Vodafone keeps one of the earlier deal records. Its previous incarnation, Vodafone Airtouch Plc, spent more than 150 billion euros in 2000 to acquire Germany’s Mannesmann. Time Warner’s combination with AOL brought in $124 billion in cash and stock when the two combined near the end of the technology bubble in 2001.
The cash from the U.S. stake sale would give Vodafone the wherewithal to make acquisitions and expand into faster-growing regions and businesses. In June, Vodafone agreed to buy Germany’s largest cable company, Kabel Deutschland Holding AG, for $10 billion, part of a shift in strategy to sell combined wireless, fixed-line Internet and television services.
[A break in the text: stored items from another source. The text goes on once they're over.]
===== config.mk =====
export PLATFORM = sky130hd
export DESIGN_NAME = fir_mc_mac_engine
export DESIGN_NICKNAME = d
export VERILOG_FILES = /design/src/rtl/fir_mc_mac_engine.sv
export SDC_FILE = /design/constraint.sdc
export NUM_CORES = 2
export LEC_CHECK = 0
export CORE_MARGIN = 2
export CORE_UTILIZATION = 30
export DETAILED_ROUTE_END_ITERATION = 12
export PLACE_DENSITY = 0.4
export SYNTH_ARGS = -nofsm -noshare
export SYNTH_HDL_FRONTEND = slang
export SYNTH_SLANG_ARGS = --single-unit

===== constraint.sdc =====
create_clock -name clk -period 12.1 [get_ports clk]
set_clock_uncertainty 0.1 [all_clocks]
set_input_delay 1.815 -clock clk [delete_from_list [all_inputs] [get_ports clk]]
set_output_delay 1.815 -clock clk [all_outputs]
set_load 0.02 [all_outputs]

===== src/rtl/fir_mc_mac_engine.sv =====
// Multi-channel FIR engine. One time-multiplexed multiply-accumulate unit
// serves NUM_CH channels. Each channel has its own circular sample delay
// line, and all channels share one coefficient set. Each result is scaled,
// saturated and presented on a valid/ready stream. Configuration errors,
// channel errors and saturation are reported on sticky flags.
module fir_mc_mac_engine #(
  parameter int  DATA_W    = 16,
  parameter int  COEF_W    = 16,
  parameter int  MAX_TAPS  = 32,
  parameter int  NUM_CH    = 2,
  parameter int  OUT_W     = 32,
  parameter int  OUT_SHIFT = 0,
  localparam int CH_W      = (NUM_CH > 1) ? $clog2(NUM_CH) : 1
) (
  input  logic                     clk,
  input  logic                     rstn,
  input  logic                     tap_count_we,
  input  logic [31:0]              tap_count,
  input  logic                     coeff_start,
  input  logic                     coeff_valid,
  input  logic signed [COEF_W-1:0] coeff_data,
  output logic                     coeff_ready,
  input  logic                     in_valid,
  output logic                     in_ready,
  input  logic [CH_W-1:0]          in_ch,
  input  logic signed [DATA_W-1:0] in_data,
  output logic                     out_valid,
  input  logic                     out_ready,
  output logic [CH_W-1:0]          out_ch,
  output logic signed [OUT_W-1:0]  out_data,
  input  logic                     err_clr,
  output logic                     cfg_err,
  output logic                     ch_err,
  output logic                     sat_flag
);

  localparam int AW     = $clog2(MAX_TAPS);
  localparam int TW     = AW + 1;
  localparam int PROD_W = DATA_W + COEF_W;
  localparam int ACC_W  = DATA_W + COEF_W + AW;
  localparam int EXT_W  = (ACC_W > OUT_W) ? ACC_W : OUT_W;

  localparam logic [TW-1:0] MAX_IDX = TW'(MAX_TAPS);
  localparam logic signed [EXT_W-1:0] OUT_MAX =
    {{(EXT_W-OUT_W+1){1'b0}}, {(OUT_W-1){1'b1}}};
  localparam logic signed [EXT_W-1:0] OUT_MIN =
    {{(EXT_W-OUT_W+1){1'b1}}, {(OUT_W-1){1'b0}}};

  typedef enum logic [1:0] {S_IDLE, S_MAC, S_OUT} state_e;

  state_e                    state_q, state_d;
  logic                      rdy_en_q;
  logic [TW-1:0]             tap_q, tap_d;
  logic [TW-1:0]             widx_q, widx_d, widx_eff;
  logic [AW-1:0]             k_q, k_d;
  logic [CH_W-1:0]           ch_q, ch_d;
  logic signed [ACC_W-1:0]   acc_q, acc_d, acc_sum;
  logic signed [OUT_W-1:0]   out_data_q, out_data_d;
  logic                      cfg_err_q, ch_err_q, sat_q;
  logic                      cfg_ev, ch_ev, sat_ev;
  logic                      coeff_we, x_we, wptr_inc;
  logic [AW-1:0]             coeff_waddr;

  logic signed [COEF_W-1:0]  coeff_q [MAX_TAPS];
  logic signed [DATA_W-1:0]  x_q     [NUM_CH][MAX_TAPS];
  logic [AW-1:0]             wptr_q  [NUM_CH];

  logic [AW-1:0]             rd_idx;
  logic signed [PROD_W-1:0]  prod;
  logic signed [EXT_W-1:0]   acc_ext, s_ext;
  logic                      ch_ok, mac_last, sat_hi, sat_lo;
  logic signed [OUT_W-1:0]   sat_val;

  // Datapath: product of tap k, running sum, then scaling and saturation of that sum.
  always_comb begin
    rd_idx   = wptr_q[ch_q] - k_q;  // wraps modulo MAX_TAPS (power of two)
    prod     = coeff_q[k_q] * x_q[ch_q][rd_idx];
    acc_sum  = acc_q + ACC_W'(prod);
    acc_ext  = EXT_W'(acc_sum);
    s_ext    = acc_ext >>> OUT_SHIFT;
    sat_hi   = (s_ext > OUT_MAX);
    sat_lo   = (s_ext < OUT_MIN);
    sat_val  = sat_hi ? OUT_MAX[OUT_W-1:0] :
               sat_lo ? OUT_MIN[OUT_W-1:0] : s_ext[OUT_W-1:0];
    mac_last = ({1'b0, k_q} == (tap_q - TW'(1)));
    ch_ok    = (32'(in_ch) < NUM_CH);
  end

  // Control FSM: next state, configuration writes, handshakes and error events.
  always_comb begin
    // NOTE: every signal assigned here gets a default first so no path can
    // leave it unassigned, which would infer a latch.
    state_d     = state_q;
    tap_d       = tap_q;
    widx_d      = widx_q;
    widx_eff    = coeff_start ? '0 : widx_q;
    k_d         = k_q;
    ch_d        = ch_q;
    acc_d       = acc_q;
    out_data_d  = out_data_q;
    cfg_ev      = 1'b0;
    ch_ev       = 1'b0;
    sat_ev      = 1'b0;
    coeff_we    = 1'b0;
    coeff_waddr = '0;
    x_we        = 1'b0;
    wptr_inc    = 1'b0;
    in_ready    = rdy_en_q && (state_q == S_IDLE);
    coeff_ready = rdy_en_q && (state_q == S_IDLE);
    out_valid   = (state_q == S_OUT);

    unique case (state_q)
      S_IDLE: begin
        if (rdy_en_q) begin
          if (tap_count_we) begin
            if (tap_count == 0 || tap_count > MAX_TAPS) cfg_ev = 1'b1;
            else                                        tap_d  = tap_count[TW-1:0];
          end
          if (coeff_start) widx_d = '0;
          if (coeff_valid) begin
            if (widx_eff == MAX_IDX) begin
              cfg_ev = 1'b1;
            end else begin
              coeff_we    = 1'b1;
              coeff_waddr = widx_eff[AW-1:0];
              widx_d      = widx_eff + TW'(1);
            end
          end
          if (in_valid) begin
            if (ch_ok) begin
              x_we    = 1'b1;
              ch_d    = in_ch;
              acc_d   = '0;
              k_d     = '0;
              state_d = S_MAC;
            end else begin
              ch_ev = 1'b1;
            end
          end
        end
      end
      S_MAC: begin
        acc_d = acc_sum;
        if (mac_last) begin
          out_data_d = sat_val;
          sat_ev     = sat_hi || sat_lo;
          wptr_inc   = 1'b1;
          state_d    = S_OUT;
        end else begin
          k_d = k_q + AW'(1);
        end
      end
      S_OUT: begin
        if (out_ready) state_d = S_IDLE;
      end
      default: state_d = S_IDLE;
    endcase
  end

  // State, storage and sticky flags, all with synchronous reset.
  always_ff @(posedge clk) begin
    if (!rstn) begin
      // NOTE: coefficient and delay-line storage is explicitly reset because
      // a restart must behave as all-zero coefficients and empty history.
      state_q    <= S_IDLE;
      rdy_en_q   <= 1'b0;
      tap_q      <= TW'(1);
      widx_q     <= '0;
      k_q        <= '0;
      ch_q       <= '0;
      acc_q      <= '0;
      out_data_q <= '0;
      cfg_err_q  <= 1'b0;
      ch_err_q   <= 1'b0;
      sat_q      <= 1'b0;
      for (int t = 0; t < MAX_TAPS; t++) coeff_q[t] <= '0;
      for (int c = 0; c < NUM_CH; c++) begin
        wptr_q[c] <= '0;
        for (int t = 0; t < MAX_TAPS; t++) x_q[c][t] <= '0;
      end
    end else begin
      // NOTE: sequential state uses non-blocking assignments so every register
      // samples the pre-edge values regardless of statement order.
      state_q    <= state_d;
      rdy_en_q   <= 1'b1;
      tap_q      <= tap_d;
      widx_q     <= widx_d;
      k_q        <= k_d;
      ch_q       <= ch_d;
      acc_q      <= acc_d;
      out_data_q <= out_data_d;
      cfg_err_q  <= (cfg_err_q && !err_clr) || cfg_ev;
      ch_err_q   <= (ch_err_q  && !err_clr) || ch_ev;
      sat_q      <= (sat_q     && !err_clr) || sat_ev;
      if (coeff_we) coeff_q[coeff_waddr] <= coeff_data;
      if (x_we)     x_q[in_ch][wptr_q[in_ch]] <= in_data;
      if (wptr_inc) wptr_q[ch_q] <= wptr_q[ch_q] + AW'(1);
    end
  end

  assign out_ch   = ch_q;
  assign out_data = out_data_q;
  assign cfg_err  = cfg_err_q;
  assign ch_err   = ch_err_q;
  assign sat_flag = sat_q;

endmodule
Vodafone was also considering an acquisition of Italy’s Fastweb SpA, people familiar with the matter told Bloomberg News in June.
Nick Read, head of Africa, Asia and the Middle East, has said Vodafone is looking for opportunities to get bigger in Africa, where profit is predicted to overtake southern Europe in a few years.
The potential cash injection helped push Vodafone’s five-year credit-default swaps to the lowest in almost three months. The contracts fell as much as 6.5 basis points to 69.1 basis points, the best performers among companies on the Markit iTraxx Europe Index today, signaling an improvement in creditworthiness. Vodafone reported net debt of 24.9 billion pounds as of June 30, including its joint ventures.
Resolving Vodafone’s stake has been a topic of contention for years. In 2004, the two companies got close to a deal. Vodafone agreed to sell its stake in Verizon Wireless if it won a bid for AT&T Wireless. The AT&T deal fell through, and so did the agreement with Verizon.
Vodafone also had an option to sell its stake in Verizon Wireless in 2006 and 2007. It let that option expire.
It came up again in 2009, when Colao, on the job for just over a year, told a conference in Barcelona that he intended to “solve” Vodafone’s lack of control over Verizon Wireless and that he would consider selling the stake or merging with Verizon.